[Provided records — start]

Context: an optimization exercise on an open-source flow, tuned for small area, a short achievable clock period and few clock cycles per item. The choices shown serve that exercise and are no tape-out recipe.
In this exercise RTL edits were held to simulation tests only and were not proved equivalent to the original.
Power figures rest on the tool's default switching activity, not on a simulated workload.

Setup of v2:
==> flow/design.v (excerpt) <==
module mc10_fsk_runs (
    input  wire        clk,
    input  wire        rst,
    input  wire        in_valid,
    input  wire [15:0] in_sample,
    input  wire        in_last,
    output wire        in_ready,
    output reg         run_valid,
    output wire [19:0] run_len,
    output reg         done_valid,
    output reg         done_trunc,
    output wire [19:0] done_trunc_idx,
    output wire [19:0] done_count,
    output wire        done_nosig
);
Settings: LEC_CHECK=0, ABC_AREA=1, CAP_MARGIN=60, CORE_MARGIN=2, CORE_UTILIZATION=50, SETUP_SLACK_MARGIN=5, SLEW_MARGIN=60; clock period 12.0 ns.
run.sh (not shown) runs the stock make flow with config.mk's settings and CLKGATE_MAP_FILE= SYNTH_SCRIPT=/design/flow/synth_recipe.tcl, a recipe that flattens the netlist after the stock synthesis.
Testbench counts of v2, summed over its fixed seeds: cycles 239,378, samples 234,355.
Here is what was changed in the inputs of v23 compared with v2.
--- a/flow/design.v
+++ b/flow/design.v
@@ -99,15 +99,15 @@
     assign run_len        = run;
     assign done_trunc_idx = run;
     assign done_count     = count;
     assign done_nosig     = nosig_r;
     wire [15:0] t59   = tv[59*16 +: 16];
     wire [15:0] old_s = t59;
     reg         rn_ok;            
-    wire        adv_ok = ((rofs == 6'd0) | (since == 6'd0)) & rn_ok;
+    reg         adv_ok;           
     reg  [3:0] fa;                
     reg  [3:0] fr;                
     reg        la, la_v;          
     reg        lb, lb_v;          
     wire signed [22:0] m0 = {lx0[19], lx0, 2'b00};
     wire signed [22:0] m1 = {lx1[19], lx1, 2'b00};
     wire signed [22:0] m2 = {lx2[19], lx2, 2'b00};
@@ -473,19 +473,26 @@
         if (sc_issue) begin scs <= sc_s; scl <= sc_l; end
         if (rst_r || state == S_DONE)
             R <= 22'sd0;
         else if (adv)
             R <= Rn;
         if (rst_r || state == S_DONE) begin
             Rn    <= {{6{ls0v[15]}}, ls0v};
-            rn_ok <= lv[0];
+            rn_ok <= lv[0] & !rst_r;
         end else begin
             Rn    <= adv ? rn_a : rn_h;
             rn_ok <= adv ? lv[1] : lv[0];
         end
+        if (rst_r)
+            adv_ok <= 1'b0;
+        else if (state == S_DONE)
+            adv_ok <= lv[0];
+        else
+            adv_ok <= (adv | (rofs == 6'd59) | anchor_ev | ((since == 6'd0) & !adv)) &
+                      (adv ? lv[1] : lv[0]);
         if (rst_r || state == S_DONE) begin
             nvt   <= 6'd0;
             nvt59 <= 1'b0;
             nvt60 <= 1'b0;
         end else if (adv && !nvt60) begin
             nvt   <= nvt + 6'd1;
             nvt59 <= (nvt >= 6'd58);
Results
Changes observed in v23 relative to v2: net count after synthesis has remained practically unchanged, transition time of the tightest slew-check pin has increased, xor and xnor area share after synthesis has decreased, maximum number of pins on one net before global-route repair has decreased, global-route usage has decreased.
Number of inverters outside the clock class in the layout, v2 and v23, lower one = v2.
Between v2 and v23, the share of synthesized cell area in and, or, nand and nor gates is lower for v23.
On post-synthesis instance area, v2 tracks v23 almost exactly.
The fmax of v23 was superior to that of v2.
Testbench counts of v23, summed over its fixed seeds: cycles 239,378, samples 234,355.

---

mc10_fsk_runs, a different RTL version from the one above (not shown whole).
Size: ~9600 cells after synthesis, roughly 85 I/O pins, about 100000 um2 of cells after synthesis.
clock: 12.0 ns
lec_check: 0
abc_area: 1
cap_margin: 60
core_margin: 2
core_utilization: 60
cts_cluster_diameter: 100
cts_cluster_size: 22
setup_slack_margin: 5
slew_margin: 60
Testbench counts at the start, summed over its fixed seeds: cycles 239,378, samples 234,355.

[Provided records — finish]

# Problem description
Go through the records and pull out each line that includes the word "design".

# Reply to the exercise
==> flow/design.v (excerpt) <==
run.sh (not shown) runs the stock make flow with config.mk's settings and CLKGATE_MAP_FILE= SYNTH_SCRIPT=/design/flow/synth_recipe.tcl, a recipe that flattens the netlist after the stock synthesis.
--- a/flow/design.v
+++ b/flow/design.v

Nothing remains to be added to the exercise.